Interactive public art on Boston's Greenway

##### The opening event at the light blades. I'm the guy on the stage in the hat. #####

The Rose Kennedy Greenway is a 15 acre park that was created in 2008 when route 93, the main highway through Boston, was put underground. In the middle of the Greenway, there is a fountain flanked by 12 steel light sculptures, called the light blades.

Over the last year, I've been working with a public artist here in Somerville, Dan Sternof Beyer, to use the Rascal to make the light blades controllable from anyone's cell phone via text message.

Last Thursday night, the Greenway Conservancy held an event to unveil the phone number (917-525-2337). Between now and sometime in mid-March 2013, you can text the name of a color to that number, and the blades will obey your command. Dan put together the video below, which shows a few clips from the opening and the blades in action.

Technical overview

At the heart of the project is a Rascal, installed in a subterranean vault under the street near the light blades. The Rascal is listening for text messages forwarded across the internet by Twilio, a cloud communication service. The diagram below shows the full technology stack.

The code

The Rascal hosts its own code editor and web framework, based around CodeMirror and Flask. The crux of the code is below. (The list of colors is shortened here because it's boring. The full Color Commons code is up on Github.)

When a message arrives, the Rascal looks it up in a dictionary of colors. (The first ~200 colors or so came from the Python webcolors library, but we added more since then, along with some easter eggs.) If the color can't be found in the dictionary, the Rascal picks a show to run at random. Once a show is selected, the Rascal uses the RS-232 shield plugged into it to talk to the Color Kinetics iPlayer, which talks to the light fixtures using DMX.

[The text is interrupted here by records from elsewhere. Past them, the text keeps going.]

[config.mk]
export PLATFORM = sky130hd
export DESIGN_NAME = lbs_ctrl
export DESIGN_NICKNAME = d
export VERILOG_FILES = /design/src/hdl/lbs_pkg.sv /design/src/hdl/lbs_ctrl.sv
export SDC_FILE = /design/constraint.sdc
export NUM_CORES = 1
export LEC_CHECK = 0
export BUFFER_PORTS_ARGS = -buffer_cell sky130_fd_sc_hd__buf_4
export CAP_MARGIN = 10
export CORE_MARGIN = 1
export CORE_UTILIZATION = 51
export DETAILED_ROUTE_END_ITERATION = 8
export GPL_TIMING_DRIVEN = 0
export MAX_ROUTING_LAYER = met4
export PLACE_DENSITY = 0.85
export SLEW_MARGIN = 20
export SYNTH_ARGS = -nofsm -noshare
export SYNTH_HDL_FRONTEND = slang
export SYNTH_SLANG_ARGS = --single-unit
[constraint.sdc]
create_clock -name clk -period 3.5 [get_ports clk]
set_clock_uncertainty 0.1 [all_clocks]
set_input_delay 0 -clock clk [delete_from_list [all_inputs] [get_ports clk]]
set_output_delay 0 -clock clk [all_outputs]
set_load 0.1 [all_outputs]
[src/hdl/lbs_pkg.sv]
// shared constants, operation codes and controller/datapath link types
package lbs_pkg;

  localparam int PaletteBones = 64;
  localparam int WordsPerBone = 12;
  localparam int PaletteDepth = PaletteBones * WordsPerBone;
  localparam int BoneW        = (PaletteBones > 1) ? $clog2(PaletteBones) : 1;
  localparam int AddrW        = (PaletteDepth > 1) ? $clog2(PaletteDepth) : 1;
  localparam int StepW        = 7;

  // datapath operations
  localparam logic [3:0] OP_NONE  = 4'd0;
  localparam logic [3:0] OP_MAT   = 4'd1;
  localparam logic [3:0] OP_WGT   = 4'd2;
  localparam logic [3:0] OP_DIVP  = 4'd3;
  localparam logic [3:0] OP_NSHFT = 4'd4;
  localparam logic [3:0] OP_SQ    = 4'd5;
  localparam logic [3:0] OP_SQRT  = 4'd6;
  localparam logic [3:0] OP_DIVN  = 4'd7;
  localparam logic [3:0] OP_OUT   = 4'd8;

  typedef struct packed {
    logic             capture;
    logic [3:0]       op;
    logic [StepW-1:0] step;
  } lbs_cmd_t;

  typedef struct packed {
    logic in_mode;
    logic in_last;
    logic in_bone_ok;
    logic last_q;
    logic wsum_big;
    logic shift_done;
    logic out_free;
  } lbs_stat_t;

endpackage

[src/hdl/lbs_ctrl.sv]
// sequencer for palette writes, influence accumulation and vertex finish
module lbs_ctrl import lbs_pkg::*; (
  input  logic      clk,
  input  logic      rst,
  input  logic      in_valid,
  output logic      in_ready,
  input  lbs_stat_t stat,
  output lbs_cmd_t  cmd
);

  localparam logic [3:0] S_IDLE = 4'd0;
  localparam logic [3:0] S_MAT  = 4'd1;
  localparam logic [3:0] S_WGT  = 4'd2;
  localparam logic [3:0] S_FIN  = 4'd3;
  localparam logic [3:0] S_DIVP = 4'd4;
  localparam logic [3:0] S_NSH  = 4'd5;
  localparam logic [3:0] S_SQ   = 4'd6;
  localparam logic [3:0] S_SQRT = 4'd7;
  localparam logic [3:0] S_DIVN = 4'd8;
  localparam logic [3:0] S_OUT  = 4'd9;

  logic [3:0]       state, state_next;
  logic [StepW-1:0] step, step_next;
  logic             accept;

  assign in_ready = (state == S_IDLE);
  assign accept   = in_valid && in_ready;

  always_comb begin
    state_next  = state;
    step_next   = step + 1'b1;
    cmd.capture = accept;
    cmd.step    = step;
    cmd.op      = OP_NONE;
    unique case (state)
      S_IDLE: begin
        step_next = '0;
        if (accept && stat.in_mode) begin
          if (stat.in_bone_ok) state_next = S_MAT;
          else if (stat.in_last) state_next = S_FIN;
        end
      end
      S_MAT: begin
        cmd.op = OP_MAT;
        if (step == 7'd13) begin
          state_next = S_WGT;
          step_next  = '0;
        end
      end
      S_WGT: begin
        cmd.op = OP_WGT;
        if (step == 7'd6) begin
          state_next = stat.last_q ? S_FIN : S_IDLE;
          step_next  = '0;
        end
      end
      S_FIN: begin
        step_next  = '0;
        state_next = stat.wsum_big ? S_DIVP : S_OUT;
      end
      S_DIVP: begin
        cmd.op = OP_DIVP;
        if (step == 7'd64) begin
          state_next = S_NSH;
          step_next  = '0;
        end
      end
      S_NSH: begin
        cmd.op = OP_NSHFT;
        // the largest magnitude sits in [2^30, 2^31) or all are zero
        if (step != '0 && stat.shift_done) begin
          state_next = S_SQ;
          step_next  = '0;
        end
      end
      S_SQ: begin
        cmd.op = OP_SQ;
        if (step == 7'd3) begin
          state_next = S_SQRT;
          step_next  = '0;
        end
      end
      S_SQRT: begin
        cmd.op = OP_SQRT;
        if (step == 7'd32) begin
          state_next = S_DIVN;
          step_next  = '0;
        end
      end
      S_DIVN: begin
        cmd.op = OP_DIVN;
        if (step == 7'd64) begin
          state_next = S_OUT;
          step_next  = '0;
        end
      end
      S_OUT: begin
        cmd.op    = OP_OUT;
        step_next = '0;
        if (stat.out_free) state_next = S_IDLE;
      end
      default: begin
        state_next = S_IDLE;
        step_next  = '0;
      end
    endcase
  end

  always_ff @(posedge clk) begin
    if (rst) begin
      state <= S_IDLE;
      step  <= '0;
    end else begin
      state <= state_next;
      step  <= step_next;
    end
  end

endmodule

# Yosys cells after proc, flatten, opt, wreduce, memory -nomap -nowiden
# Cells that the tools add are included.
totals:
  regBits: 11
  output_inout_bits: 13
  wordCells: 56
classes:
  add_sub_neg: 1
  n_eq_ne: 24
  muxes: 22
  reduce_logical: 7
op_table:
  columns: ["op", "count"]
  rows:
  - ["2-to-1 mux 4 bit", 12]
  - ["2-to-1 mux 7 bit", 6]
  - ["case mux 7 bit (6 select lines)", 1]
  - ["case mux 4 bit (10 select lines)", 1]
  - ["case mux 4 bit (8 select lines)", 1]
  - ["== test 4 x 3 -> 1 bit (second input constant)", 4]
  - ["!= test 2 bit (second input constant)", 8]
  - ["AND reduction 10 bit", 1]
  - ["== test 4 x 2 -> 1 bit (second input constant)", 2]
  - ["== test 4 bit (second input constant)", 2]
  - ["adder 7 x 1 -> 7 bit (second input constant)", 1]
  - ["== test 7 x 2 -> 1 bit (second input constant)", 1]
  - ["== test 7 x 3 -> 1 bit (second input constant)", 1]
  - ["== test 7 x 4 -> 1 bit (second input constant)", 1]
  - ["== test 7 x 6 -> 1 bit (second input constant)", 1]
  - ["== test 7 bit (second input constant)", 1]
  - ["nonzero test 7 bit", 1]
  - ["== test 4 x 1 -> 1 bit (second input constant)", 1]
  - ["logical NOT 4 bit", 1]
  - ["logical AND 1 bit", 3]
  - ["!= test 3 x 1 -> 1 bit (second input constant)", 1]
  - ["2-to-1 mux 2 bit", 1]
  - ["!= test 2 x 1 -> 1 bit (second input constant)", 1]
  - ["OR reduction 2 bit", 1]

# Longest topological paths before layout
depth:
  ltp_word: 5
  mapped_depth: 7
  ltp_nobuf: 7

# Worst setup path before layout
# OpenSTA, ideal clock, no wires.
synth_path:
  path_kind: "register to register"
  start: "register state[1]"
  end: "register state[3]"
  arrival_ns: 4.467
  required_ns: 3.281
  setup_slack_ns: -1.186
  stages_incl_launch_ff: 7
  cell_sequence: "dfxtp_1 -> buf_1 -> nor4bb_1 -> a22oi_1 -> inv_1 -> nor2_1 -> o221a_2"
synth_via:
  elab_chain_cells: 5
  word_cells_on_any_way: 24
synth_lines:
  columns: ["item", "line", "source"]
  rows:
  - ["start, declared", "lbs_ctrl.sv:22", "logic [3:0] state, state_next;"]
  - ["start signal, assigned", "lbs_ctrl.sv:114", "state <= state_next;"]
  - ["logical NOT 4 bit", "lbs_ctrl.sv:26, lbs_ctrl.sv:35", null]
  - ["logical AND 1 bit", "lbs_ctrl.sv:27", "assign accept = in_valid && in_ready;"]
  - ["logical AND 1 bit", "lbs_ctrl.sv:38", "if (accept && stat.in_mode) begin"]
  - ["!= test 2 x 1 -> 1 bit (no source line)", null, null]
  - ["AND reduction 10 bit (no source line)", null, null]
# Parallel ways exist; a longest one is shown, timed or not.
# A chain may end at the register's enable or synchronous reset.

# Worst setup path in the final report
layout_path:
  start: "register step[0]"
  end: "register state[0]"
layout_via:
  elab_chain_cells: 4
  word_cells_on_any_way: 15
layout_lines:
  columns: ["item", "line", "source"]
  rows:
  - ["start, declared", "lbs_ctrl.sv:23", "logic [StepW-1:0] step, step_next;"]
  - ["start signal, assigned", "lbs_ctrl.sv:115", "step <= step_next;"]
  - ["nonzero test 7 bit", "lbs_ctrl.sv:71", "if (step != '0 && stat.shift_done) begin"]
  - ["logical AND 1 bit", "lbs_ctrl.sv:71", null]
  - ["!= test 2 bit (no source line)", null, null]
  - ["AND reduction 10 bit (no source line) (*)", null, null]
# Every way passes the cells marked *; elsewhere a longest branch is shown, timed or not.

==> impl_results.md <==
* Status: complete, no violations
* Layout cells sized above 1 at 25.90%
* CP required at 3.57 ns
* Pleak at 0.4743 nW
* Main area contributors after synthesis: dfxtp_1 26%, ha_1 5.8%, nor2_1 5.7%
* Top cells by count, synth: 13 x nor2_1, 11 x dfxtp_1, 8 x nand2_1, 7 x inv_1, 7 x nand3_1
* Max-cap violation count at 0
* Synth-to-Final Area Change at 28.26%
* Slew HR at roughly 53%
* Synthesized instance count at between 100 and 150
* Count leader, synth: nor2_1
* Nets at 154
* Critical-path top delay cell: or4_4
* CP max stage delay at between 0.5 and 0.6 ns
* Vias per cell at roughly 6
* Clock root buffer: clkbuf_4
* Die Span X at ~43 um
* Crit. End Element: register
* FP Rows at 14
* Arr. time, crit path at 2.52 ns
* Seq/Total Area, Yosys at 25.51%
* Final worst path period share at 69.99%
* Number of global-route vias before repair at 819
* CTS tree: built
* Fmax at 408.2 MHz
* # Post-CTS Setup Buffers at 0
* RSZ-0062 raised after global routing: false
* Crit-path cells: inv_1 > ha_1 > nor3b_4 > a311oi_1 > or4_4 > or4_1 > o211a_1
* I/O Buffers at 22
* Via count at between 900 and 1000
* Post-route insts no fill at approximately 160
* Setup TNS at 0 ns
* Global-route wire length before repair at roughly 3500 um
* Total gr overflow at 0
* Number of antenna violations at the first check in global routing at 0
* Crit start category: register
* Primary FF master, synth: dfxtp_1
* Worst R2R Path Depth at 7
* Largest net degree at the start of global routing at 11
* H-Tree Depth at 1
* Placed Instance Area at approximately 1100 um2
* R2R setup slack at between 1 and 1.5 ns
* Critical path fanouts, max at 7
* Least-Margin Pin Slew at about 0.7 ns
* Initial DRC Count at 26
* Skew-Pair Late Insertion Delay at roughly 0.28 ns
* Core area at ~1500 um2
* Cell taking the most area after synthesis: dfxtp_1
* Pre-antenna DRT Iters at 4
* Warnings, synthesis at 0
* HPWL after DPL at approximately 1600 um
* Post-layout instance area at ~1100 um2
* Total track usage at a little over a quarter
* Initial Util at between 50 and 60%
* DRC at 0
* Reg2reg start: step[0]
* Final Hold Viols at 0
* Placed Cells at between 100 and 150
* Power per cell area at 826.7 nW/um2
* IO Pins at 23
* Max Slew Vio Count at 0
* Die Y at 43.15 um
* Hold Path Class: input pin to register
* Top cell type's share of synthesized area at between 20 and 30%
* Sink Count at 11
* Worst-path clk slew at around 0.07 ns
* Post-synth EDFFs at 0
* Die area at around 1900 um2
* Hold Path End: state[2]
* Ys async rst share at 0%
* N_diodes at 0
* Hold Crit Start: stat[2]
* Worst hold path depth at 4
* Synth Cell Area at approximately 860 um2
* WL/cell at 14.03 um
* Syn nets at ~130
* ANT nets after route at 0
* VDD IR max at between 400 and 500 uV
* Syn_area_per_cell at 7.778 um2
* #FFs+latches synth at 11
* Total CTS buffers at 3
* WS Path Type: register to register
* Distinct cells, synth at 44
* Reg2reg end: state[0]
* Smallest hold slack at 0.06331 ns
* CTS max path bufs at 2
* # setup viols final at 0
* Final min period at 2.450 ns
* Detailed Route WL at ~2200 um
* Placer congestion estimate at about 1
==> cell families after synthesis <==
kind of cell,Yosys count,share of synthesized area (%)
simple gates,50,33.19
mux,1,1.159
fa+ha+maj,4,5.797
xor+xnor,7,7.102
flops,11,25.51
compound gates,24,19.86
buf+inv,14,7.391
==> metal layers <==
metal	up-vias	share of wire, %	track usage, %
li1	447	-	-
met2	49	48	42.39
met4	0	2.4	12.73
met5	-	0	-
met3	10	7.8	2.979
met1	424	41	32.04
==> through the flow <==
step	util, %	power [mW]	worst slack, ns
floorplan	-	0.6996	0.04639
global placement	68.83	0.8104	1.121
detailed placement	68.83	0.8209	1.090
CTS	71.83	0.9138	1.066
global route	71.83	0.9606	0.9460
finish	71.83	0.9154	1.050
==> how the worst max path moves through the flow <==
| stage | startpoint | endpoint | slack [ns] | cells after the start |
|---|---|---|---|---|
| after floorplan | state[1] | state[3] | 0.05 | 6 |
| after global placement | step[0] | state[0] | 1.12 | 7 |
| after detailed placement | step[0] | state[0] | 1.09 | 7 |
| after CTS | step[0] | state[0] | 1.07 | 7 |
| after global routing | step[0] | step[6] | 0.95 | 7 |
| final | step[0] | state[0] | 1.05 | 7 |
==> critical path: cells and delay by family (launching register included) <==
kind / cells / cell delay, ns
flops: 1 / 0.39
compound gates: 2 / 0.27
buf+inv: 1 / 0.12
fa+ha+maj: 1 / 0.15
simple gates: 3 / 1.33
==> flip-flops by register name, indices dropped and copies added, names as in the netlist <==
signal,flops
state,4
step,7
==> final cells by class <==
class	count	area [um2]
clock buffers	4	26.28
well taps	16	20.02
repair buffers	24	185.2
plain buffers	7	37.54
inverters	7	26.28
flip-flops and latches	11	220.2
multi-input cells	86	591.8
fillers	146	434.2
==> placed cells by master, fill, tap and decap left out, types with 4 or more instances in the layout <==
cell	Yosys	final
nor2_1	13	13
xor2_1	5	5
nand2_1	8	8
ha_1	4	4
buf_4	1	23
clkbuf_1	4	5
inv_1	7	7
o21ai_0	6	6
dfxtp_1	11	11
nand3_1	7	7
==> power breakdown <==
group	switching [mW]	internal, mW
Combinational	0.462	0.195
Sequential	0.0254	0.143
Clock	0.0462	0.0443
==> repair_timing <==
action | CTS | global route
resized for setup | 0 | 0
endpoints found under the hold margin | 4 | 0
hold buffers | 2 | 0
setup endpoints to repair | 0 | 0
Note: power is estimated with default switching activity, not from simulation.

@public.route('/sms', methods=['POST'])
def control_lights():
    d = {'airforceblue': '11',
        'airsuperiorityblue': '11',
        'aliceblue': '16',
        'amaranth': '29' 
    } # dictionary of colors severely truncated
    message = request.form['Body']
    # print writes to the webserver log
    print "Received text message: " + str(message)
    try:
        # normalize and look up the message
        program = int(d[message[0:25].lower().replace(' ', '')])
    except KeyError:
        # pick a random show if we don't understand the message
        print 'color {0} not found'.format(message)
        program = random.randint(10,98)
    # translate the message to a hex show command
    command = 'X04%(number)2.2X' % {"number": program}
    print 'Translated {0} to {1}'.format(message, command)
    # validate the command, just to be double-sure
    if (command in allowed_commands):
        # tell the iPlayer to start the show
        pytronics.serialWrite(command, speed=9600)
    else:
        print "Command {0} is not one of the allowed commands.".format(command)
        command = 'FAIL'
    return('<?xml version="1.0" encoding="UTF-8"?><Response>{0}</Response>'.format(command))

A persistent encrypted connection for public art

The hardest part of getting the light blades to respond to text messages was figuring out the network connection. We initially hoped that the Boston Fiber Network would allow us to forward incoming requests from Twilio across their network, but they were worried about the security implications and refused. They suggested that we use a proprietary VPN connection on the Greenway's public wifi network to a Greenway office instead. We got that working on an old Linux server, but the connection was not reliable. In the end, we used a reverse SSH tunnel to an external Linux server, using AutoSSH to make it reliable. The result was that even though the wifi drops out from time to time, the connection has survived for the last month and approximately 3000 text messages so far.

Some more technical details about the Rascal and AutoSSH are on the light blades project page.

Open invitation

If you are interested in making interactive public art like the light blades, please email brandon@rascalmicro.com. We would love to make cell phones into your city's remote control. We're always short on time and money, but we're happy to talk stuff over and point you in the right direction.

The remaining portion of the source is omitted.